Data for review -
>>
--- config.mk ---
export PLATFORM = sky130hd
export DESIGN_NAME = counter_ud_param
export DESIGN_NICKNAME = d
export VERILOG_FILES = /design/src/rtl/counter_ud_param.sv
export SDC_FILE = /design/constraint.sdc
export NUM_CORES = 1
export LEC_CHECK = 0
export ABC_AREA = 0
export CAP_MARGIN = 20
export CORE_ASPECT_RATIO = 0.9
export CORE_MARGIN = 5
export CORE_UTILIZATION = 57
export CTS_CLUSTER_SIZE = 40
export DETAILED_ROUTE_END_ITERATION = 10
export PLACE_DENSITY = 0.77
export SYNTH_ARGS = -nofsm -noshare
export SYNTH_HDL_FRONTEND = slang
export SYNTH_SLANG_ARGS = --single-unit
--- constraint.sdc ---
create_clock -name clk -period 2.6 [get_ports clk]
set_input_delay 0.39 -clock clk [delete_from_list [all_inputs] [get_ports clk]]
set_output_delay 0.39 -clock clk [all_outputs]
set_load 0.005 [all_outputs]
--- src/rtl/counter_ud_param.sv ---
// counter_ud_param: up/down counter with tick generator, debounced direction and run buttons,
// synchronous load, programmable modulus and wrap/saturate limits.
module counter_ud_param #(
  parameter int WIDTH     = 8,
  parameter int CLK_HZ    = 50000000,
  parameter int TICK_HZ   = 1,
  parameter int DB_CYCLES = 1000000,
  parameter int MAX_COUNT = 2**WIDTH-1,
  parameter int SATURATE  = 0
) (
  input  logic             clk,
  input  logic             reset,
  input  logic             btn_ud,
  input  logic             btn_run,
  input  logic             load,
  input  logic [WIDTH-1:0] load_val,
  output logic [WIDTH-1:0] q,
  output logic             dir,
  output logic             running,
  output logic             tick,
  output logic             tc
);
  localparam int DIV = CLK_HZ / TICK_HZ;
  localparam int DW  = $clog2(DIV);
  localparam int BW  = $clog2(DB_CYCLES);
  localparam logic [WIDTH-1:0] MAXV    = WIDTH'(MAX_COUNT);
  localparam logic [WIDTH:0]   LIM     = (WIDTH+1)'(MAX_COUNT);
  localparam logic [DW-1:0]    DIV_END = DW'(DIV-1);
  localparam logic [DW-1:0]    DIV_PRE = DW'(DIV-2);
  localparam logic [BW-1:0]    DB_END  = BW'(DB_CYCLES-1);

  logic [1:0] raw, press;
  assign raw = {btn_run, btn_ud};

  genvar i;
  generate
    for (i = 0; i < 2; i++) begin : g_db
      logic s1, s2, stb;
      logic [BW-1:0] cnt;
      // press fires in the cycle the stable level is about to rise
      assign press[i] = s2 & ~stb & (cnt == DB_END);
      always_ff @(posedge clk or negedge reset)
        if (!reset) begin
          s1  <= 1'b0;
          s2  <= 1'b0;
          stb <= 1'b0;
          cnt <= '0;
        end else begin
          s1 <= raw[i];
          s2 <= s1;
          if (s2 == stb) cnt <= '0;
          else if (cnt == DB_END) begin
            stb <= s2;
            cnt <= '0;
          end else cnt <= cnt + 1'b1;
        end
    end
  endgenerate

  logic          run_nx, at_lim, oor;
  logic [DW-1:0] div;
  logic [WIDTH-1:0] q_tick, q_load;

  assign run_nx = running ^ press[1];

  always_comb begin
    at_lim = dir ? (q == MAXV) : (q == '0);
    oor    = {1'b0, q} > LIM;
    q_load = ({1'b0, load_val} > LIM) ? MAXV : load_val;
    q_tick = oor ? '0 :
             at_lim ? ((SATURATE != 0) ? q : (dir ? '0 : MAXV)) :
             (dir ? q + 1'b1 : q - 1'b1);
  end

  always_ff @(posedge clk or negedge reset)
    if (!reset) begin
      q       <= '0;
      dir     <= 1'b1;
      running <= 1'b1;
      tick    <= 1'b0;
      tc      <= 1'b0;
      div     <= '0;
    end else begin
      dir     <= dir ^ press[0];
      running <= run_nx;
      // divider only advances while running before and after this edge, so a resume restarts from 0
      if (running && run_nx) begin
        div  <= (div == DIV_END) ? '0 : div + 1'b1;
        tick <= (div == DIV_PRE);
      end else begin
        div  <= '0;
        tick <= 1'b0;
      end
      tc <= !load && tick && at_lim;
      if (load) q <= q_load;
      else if (tick) q <= q_tick;
    end
endmodule

======== After elaboration in Yosys (flattened, before gate mapping) ========
Index checks and enable logic that the tools add are counted.
word-level totals
  memories kept ........................... 0
  memory bits (read-only) ................. 0
  register bits ........................... 84
  latch bits .............................. 0
  memory bits (writable) .................. 0
  output and inout bits ................... 12
  input port bits ......................... 13
  word-level logic and storage cells ...... 57
cells by class
  multipliers ............................. 0
  bitwise operators ....................... 10
  $lt $le $gt $ge ......................... 0
  multiplexer cells ....................... 13
  equal/unequal tests ..................... 7
  div/mod/pow operators ................... 0
  reduce and logical (&&, ||, !) cells .... 8
  add/subtract/negate cells ............... 5
  shifts and indexed selects .............. 0
operator list
  operator                                                             number
  20-bit 2-to-1 mux                                                    4
  26-bit equality test (second input constant)                         2
  26-bit 2-to-1 mux                                                    2
  20-bit by 1-bit adder with 20-bit output (second input constant)     2
  20-bit equality test (second input constant)                         2
  8-bit 2-to-1 mux                                                     5
  26-bit by 1-bit adder with 26-bit output (second input constant)     1
  8-bit by 1-bit adder with 8-bit output (second input constant)       1
  8-bit equality test (second input constant)                          1
  8-bit logical NOT                                                    1
  8-bit by 1-bit subtractor with 8-bit output (second input constant)  1
  1-bit bitwise AND                                                    4
  1-bit inverter                                                       4
  2-bit AND reduction                                                  2
  1-bit logical AND                                                    3
  1-bit equality test                                                  2
  1-bit 2-to-1 mux                                                     2
  2-bit nonzero test                                                   1
  1-bit XOR                                                            2
  1-bit logical NOT                                                    1

======== Logic depth before layout (Yosys ltp) ========
Gate-level depths: netlist (run 1).
  depth in word-level cells ............... 6
  gate-level depth with buffers ........... 9
  mapped depth without buffers ............ 8

======== Worst setup path before layout (run 1) ========
No wires, ideal clock.
  kind .................................... register to register
  from .................................... register dir
  to ...................................... register q[7]
  period minus slack after synthesis ...... 2.214 ns
  stages on the path, launching flop included .. 8
  library setup time ...................... 0.082 ns
  path slack .............................. 0.386 ns
  path buffers ............................ 0
  arrival time ............................ 2.132 ns
  required time ........................... 2.518 ns
  path through ............................ dfstp_2 > inv_1 > ha_1 > a21o_1 > a21oi_1 > a21oi_1 > or4_1 > a31oi_1
between the ends
  longest elaborated chain between the ends .. 4
  elaborated cells between the ends (all ways) .. 6
  classes of those cells .................. 6 x mux
RTL lines
  what                                            line  text
  from (decl)                                     18    output logic dir,
  from (signal assigned)                          84    dir <= dir ^ press[0];
  8-bit 2-to-1 mux, or another cell as far along  72    (dir ? q + 1'b1 : q - 1'b1);
  8-bit 2-to-1 mux (*)                            71    at_lim ? ((SATURATE != 0) ? q : (dir ? '0 : MAXV)) :
  8-bit 2-to-1 mux (*)                            96    else if (tick) q <= q_tick;
  8-bit 2-to-1 mux (*)                            95    if (load) q <= q_load;
  to (signal assigned)                            95
  to (signal assigned)                            96
  to (decl)                                       17    output logic [WIDTH-1:0] q,
Mark *: on every way between the ends. The rest lies on a longest branch, timed or not. The select of a mux whose other input is x is not followed.
A chain may end at the register's enable or synchronous reset.

======== Worst setup path in the final report (run 1) ========
Same ends and word-level chain as after synthesis.

==> out/results.ini, run 1 <==
[yosys]
yosys-top-cells-count=82 x dfrtp_1, 82 x nor2_1, 36 x xnor2_1
ys_warn_count=0
syn_area_um2=4370
ys_async_sr_fraction_pct=100
yosysTopAreaCell=dfrtp_1
yosysUniqueCellTypes=54
synth_top_area_share_pct=47.0
synth_nets=468
synth_ff_type=dfrtp_1
ys_seq_area_share_pct=48.2
netlist_instances=441
synth_edf_count=0
ys_ff_latch=84
syn_area_per_cell_um2=9.91
synthTopCellsByArea=dfrtp_1 47%, xnor2_1 7.2%, nor2_1 7.0%

[global_route]
grt-ovfl-total=0
antenna_found_initial=0
grt_max_degree=44
grt_first_pass_wirelength_um=13900
first_global_vias=3017
track_usage_pct=18.1

[finish]
layoutNonFillerInstCount=568
area_delta_synth_final_pct=12.1
drive_gt1_share_pct=8.05
antenna_cells=0
finalInstanceArea_um2=4900
num-nets-final=494

[clock_tree]
cts_max_path_buffers=2
cts.clk_slew.worst_paths_ps=100
clk-insertion-delay-late_ps=360
cts_resized=0
cts_sinks=84
clockRootBuffer=clkbuf_8
cts_max_level=3
cts_tree=yes
post_cts_buffers=0
cts_hold_buf=0
cts_buffers=9

[timing]
drv_slew=0
fmax_ghz=0.418
worst_hold_slack_ps=7.58
min_period_over_period_pct=92.1
setup-violations-final=0
min_period_ps=2390
worst_pin_slew_ps=649
tns_ps=0
hold_violations=0
fin_worst_skew_ps=15.8
maxSlewHeadroom_pct=56.4
rsz0062_at_grt=false

[worst_setup_path]
r2r_cells=7
cp-end-kind=flip-flop
r2r_end=q[7]$_DFFE_PN0P_
required_ps=2880
cp_cell_sequence=inv_1 > ha_1 > a21o_1 > a21oi_1 > a21oi_1 > or4_1 > a31oi_1
worstPathArrival_ps=2680
rr_startpoint=dir$_DFF_PN1_
cp-endpoint=q[7]$_DFFE_PN0P_
r2r_setup_slack_ps=210
cpPeakStageDelay_ps=600
cpMostUsedCell=a21oi_1
path_buf_inv=1
worstSetupStartpointType=flip-flop
cp_top_family=compound AO/OA/AOI/OAI gates
critical_path_class=reg -> reg
cp_slowest_cell=dfstp_2
crit_cells=7
crit_path_max_fanout=7
startpoint=dir$_DFF_PN1_

[place]
dpl_cell_area_um2=4680
dpl.hpwl_um=5470
portBuffers=24
dpl.cell_count=552
gp_congestion=0.947

[power]
clockPowerShare_pct=38.9
p_per_area_nw_per_um2=525
p_sw_mw=0.630
finalPower_mw=2.57
p_comb_share_pct=8.3
switching_share_pct=24.5
power.internal_mw=1.94
vdd_ir_drop_max_v=0.000362
p_leak_nw=2.03
power.share.sequential_pct=52.9

[die]
initial_utilization_pct=58.2
io_pins=25
die_area_um2=9520
core_area_um2=7510
chipHeight_um=93.1
num_rows=30
die_width_um=102

[routing]
wl_per_cell_um=13.8
drt_iter0_drc=116
num_vias=3175
dr.pass1.iters=4
finalWirelength_um=7820
final_antenna_net_count=0
drc=0
vias_per_cell=5.59

[hold_path]
hold_path.class=in -> async

[run_status]
status=finished clean

[run]
maxCapViolCount=0

==> cells in the final DEF, fill, tap and decap left out, types with 8 or more instances in the layout <==
| cell | n |
|---|---|
| xnor2_1 | 36 |
| clkbuf_8 | 11 |
| nand2_1 | 30 |
| a21oi_1 | 9 |
| inv_1 | 14 |
| nor2_1 | 82 |
| dfrtp_1 | 82 |
| clkdlybuf4s50_1 | 23 |
| ha_1 | 13 |
| xor2_1 | 28 |
| nand3_1 | 24 |
| nand4_1 | 14 |
| and3_1 | 8 |
| nor3_1 | 12 |
==> cell families (layout without fill, tap and decap cells) <==
kind of cell / after synthesis / in the layout / synth area share (%)
DFF: 84 / 84 / 48.2
buffers and inverters: 26 / 57 / 3.09
muxes: 3 / 3 / 0.773
xor gates and xnor gates: 64 / 64 / 12.8
AOI/OAI and AO/OA: 33 / 33 / 5.04
adders and majority gates: 14 / 14 / 4.18
and+or+nand+nor: 217 / 217 / 25.9
==> layout make-up <==
cell class / instances / area, um^2
Fill cell: 588 / 2610
Multi-Input combinational cell: 331 / 2130
Sequential cell: 84 / 2100
Timing Repair Buffer: 27 / 273
Clock buffer: 11 / 151
Tap cell: 96 / 120
Clock inverter: 5 / 65.1
Inverter: 14 / 52.6
==> metal layers <==
metal  global-route usage (%)  vias to the layer above  share of wire (%)
met3                     4.92                       13                5.0
met1                     24.8                     1547                 47
met5                        0                        -                  0
met2                     27.4                       65                 46
met4                     7.10                        0                2.0
li1                         -                     1550                  -
==> worst register-to-register path, cell delays in order, from the launching register on <==
cell and delay [ps]:
dfstp_2 600, inv_1 150, ha_1 380, a21o_1 200
a21oi_1 210, a21oi_1 110, or4_1 500, a31oi_1 170
==> how the worst min path moves through the flow <==
| stage | start | to | slack, ps | cells after the start |
|---|---|---|---|---|
| floorplan | reset | div[0]$_DFF_PN0_ | 90 | 0 |
| global placement | g_db[1].s1$_DFF_PN0_ | g_db[1].s2$_DFF_PN0_ | 330 | 0 |
| detailed placement | g_db[1].s1$_DFF_PN0_ | g_db[1].s2$_DFF_PN0_ | 340 | 0 |
| CTS | reset | g_db[0].cnt[15]$_DFF_PN0_ | 20 | 1 |
| global route | reset | q[3]$_DFFE_PN0P_ | 30 | 1 |
| finish | reset | g_db[0].cnt[15]$_DFF_PN0_ | 8 | 1 |
==> state kept, by name, summed over array words and instances, names as in the netlist <==
register / cells
q: 8
div: 26
g_db.s2: 2
g_db.s1: 2
running: 1
tc: 1
dir: 1
tick: 1
g_db.cnt: 40
g_db.stb: 2
==> through the flow <==
step	util (%)	setup WS (ps)
after floorplan	-	386
after global placement	62.3	316
after detailed placement	62.3	236
after CTS	65.2	216
after global routing	65.2	47.9
final	65.2	206
==> power by group through the flow <==
| stage | clock network, mW | logic (mW) | registers [mW] |
|---|---|---|---|
| after floorplan | 0 | 0.117 | 1.38 |
| after global placement | 0 | 0.207 | 1.38 |
| after detailed placement | 0 | 0.213 | 1.39 |
| after CTS | 1.03 | 0.215 | 1.36 |
| after global routing | 1.09 | 0.242 | 1.36 |
| final | 1.00 | 0.212 | 1.36 |
(Power assumes the default switching activity.)
==> run 2: changes to the inputs <==
==> constraint.sdc (replaced) <==
create_clock -name clk -period 2.6 [get_ports clk]
set_input_delay 0.26 -clock clk [delete_from_list [all_inputs] [get_ports clk]]
set_output_delay 0.26 -clock clk [all_outputs]
set_load 0.005 [all_outputs]
==> run 2 against run 1 <==
  * Total power decreased by 2.4%
  * Global-route usage grew 0.30 points
  * First-iteration DRC count grew 26%
  * Clock-buffer cell count is 1 lower
  * Critical path depth stayed put
  * Combinational power barely moved
  * Sequential cell count is the same
  * Critical path type unchanged
  * Largest cell class unchanged
==> out/results.ini, run 2 (synthesis gave the netlist of run 1 again) <==
[run_status]
status=finished clean  ; unchanged

[timing]
hold_violations=0  ; unchanged
drv_slew=0  ; unchanged
rsz0062_at_grt=false  ; unchanged
tns_ps=0  ; unchanged
maxSlewHeadroom_pct=49.7  ; was 56.4%
fin_worst_skew_ps=7.97  ; was 15.8 ps
min_period_ps=2400  ; was 2390 ps
fmax_ghz=0.418  ; about the same
min_period_over_period_pct=92.1  ; about the same
worst_pin_slew_ps=749  ; was 649 ps
setup-violations-final=0  ; unchanged

[finish]
regMostFlops=g_db.cnt  ; unchanged
fin_util_pct=65.2  ; about the same
antenna_cells=0  ; unchanged
drive_gt1_share_pct=7.84  ; was 8.05%
largestRegisters=g_db.cnt x40, div x26, q x8  ; unchanged
finalInstanceArea_um2=4890  ; was 4900 um^2
area_delta_synth_final_pct=12.0  ; was 12.1%
largest_reg_flops=40  ; unchanged
num-nets-final=495  ; was 494
final_cell_mix=82 x nor2_1, 82 x dfrtp_1, 36 x xnor2_1  ; unchanged

[routing]
drt_iter0_drc=146  ; was 116
final_antenna_net_count=0  ; unchanged
drc=0  ; unchanged
vias_per_cell=5.47  ; was 5.59
wl_per_cell_um=13.7  ; was 13.8 um
finalWirelength_um=7800  ; was 7820 um
num_vias=3107  ; was 3175
dr.pass1.iters=4  ; unchanged

[die]
num_rows=30  ; unchanged
core_area_um2=7510  ; unchanged
initial_utilization_pct=58.2  ; unchanged
io_pins=25  ; unchanged
chipHeight_um=93.1  ; unchanged
die_width_um=102  ; unchanged
die_area_um2=9520  ; unchanged

[place]
dpl_cell_area_um2=4660  ; was 4680 um^2
gp_congestion=0.940  ; was 0.947
portBuffers=24  ; unchanged
dpl.hpwl_um=5370  ; was 5470 um

[worst_setup_path]
worstPathArrival_ps=2670  ; was 2680 ps
cp_slowest_cell=dfstp_2  ; unchanged
path_buf_inv=1  ; unchanged
cp_cell_sequence=inv_1 > ha_1 > a21o_1 > a21oi_1 > a21oi_1 > or4_1 > a31oi_1  ; unchanged
cpPeakStageDelay_ps=600  ; about the same
cpMostUsedCell=a21oi_1  ; unchanged
crit_path_max_fanout=7  ; unchanged
cp_top_family=compound AO/OA/AOI/OAI gates  ; unchanged
critical_path_class=reg -> reg  ; unchanged
required_ps=2880  ; about the same
worstSetupStartpointType=flip-flop  ; unchanged
cp-end-kind=flip-flop  ; unchanged

[global_route]
grt_max_degree=85  ; was 44
use_met3_pct=4.33  ; was 4.92%
first_global_vias=3092  ; was 3017
grt_first_pass_wirelength_um=14000  ; was 13900 um
antenna_found_initial=0  ; unchanged
grt-busiest-layer=met2  ; unchanged
track_usage_pct=18.4  ; was 18.1%
grt-ovfl-total=0  ; unchanged
use_met1_pct=24.7  ; was 24.8%
globalRouteMet2Util_pct=28.7  ; was 27.4%

[power]
p_per_area_nw_per_um2=513  ; was 525 nW/um^2
p_leak_nw=2.02  ; was 2.03 nW
vdd_ir_drop_max_v=0.000347  ; was 0.000362 V

[clock_tree]
clk-insertion-delay-late_ps=350  ; was 360 ps
cts_buffers=9  ; unchanged
clockRootBuffer=clkbuf_8  ; unchanged
cts_max_path_buffers=2  ; unchanged
cts.clk_slew.worst_paths_ps=80  ; was 100 ps
cts_tree=yes  ; unchanged
cts_max_level=3  ; unchanged
post_cts_buffers=0  ; unchanged
cts_resized=0  ; unchanged
cts_hold_buf=0  ; unchanged
cts_sinks=84  ; unchanged

[hold_path]
hold_path.class=in -> reg  ; was in -> async

[run]
maxCapViolCount=0  ; unchanged

## run 2: changes by cell type in the layout (fill, tap and decap cells not counted), sizes merged
cell	change
dlygate4sd3	+1
inv	-1
clkbuf	-1
clkinvlp	+1
## run 2: per-layer routing
layer / wire length [um] / share of wire [%]
met4: 119 / 1.5
met1: 3700 / 47
met5: 0 / 0
met3: 293 / 3.8
met2: 3690 / 47
## run 2: metrics by stage
stage | power (mW) | worst slack [ps] | hold WS [ps] | instances
2_1_floorplan | 1.50 | 386 | -35.6 | 441
3_3_place_gp | 1.59 | 319 | 333 | 551
3_5_place_dp | 1.60 | 250 | 335 | 551
4_1_cts | 2.54 | 236 | 116 | 566
5_1_grt | 2.62 | 37.2 | 309 | 568
6_report | 2.51 | 205 | 337 | 568
## run 2: worst reg2reg max path, cell delays in order (launching register included)
cell     delay (ps)
dfstp_2         600
inv_1           150
ha_1            380
a21o_1          200
a21oi_1         210
a21oi_1         110
or4_1           500
a31oi_1         170
## run 2: layout make-up
type	instances	area, um^2
sequential	84	2100
timing repair buffer	28	290
clock buffer	10	138
fill	594	2610
clock inverter	5	60.1
multi-input combinational	331	2130
tap	96	120
inverter	14	52.6
## run 2: worst paths after layout
path | from | endpoint | slack, ps | cells after the start
worst max-delay path | dir$_DFF_PN1_ | q[7]$_DFFE_PN0P_ | 200 | 7
worst min-delay path | btn_run | g_db[1].s1$_DFF_PN0_ | 340 | 1
worst max register to register | dir$_DFF_PN1_ | q[7]$_DFFE_PN0P_ | 200 | 7
worst min register to register | g_db[1].s1$_DFF_PN0_ | g_db[1].s2$_DFF_PN0_ | 360 | 0
max in group asynchronous | reset | running$_DFF_PN1_ | 1560 | 3
min in group asynchronous | reset | q[4]$_DFFE_PN0P_ | 390 | 2
## run 2: power breakdown
part,internal [mW],switching [mW]
sequential,1.33,0.0315
combinational,0.106,0.107
clock,0.470,0.466
total,1.91,0.604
<<
Problem statement - Copy each line holding "MAXV" from the material above.

Solution to the exercise -
  localparam logic [WIDTH-1:0] MAXV    = WIDTH'(MAX_COUNT);
    at_lim = dir ? (q == MAXV) : (q == '0);
    q_load = ({1'b0, load_val} > LIM) ? MAXV : load_val;
             at_lim ? ((SATURATE != 0) ? q : (dir ? '0 : MAXV)) :
  8-bit 2-to-1 mux (*)                            71    at_lim ? ((SATURATE != 0) ? q : (dir ? '0 : MAXV)) :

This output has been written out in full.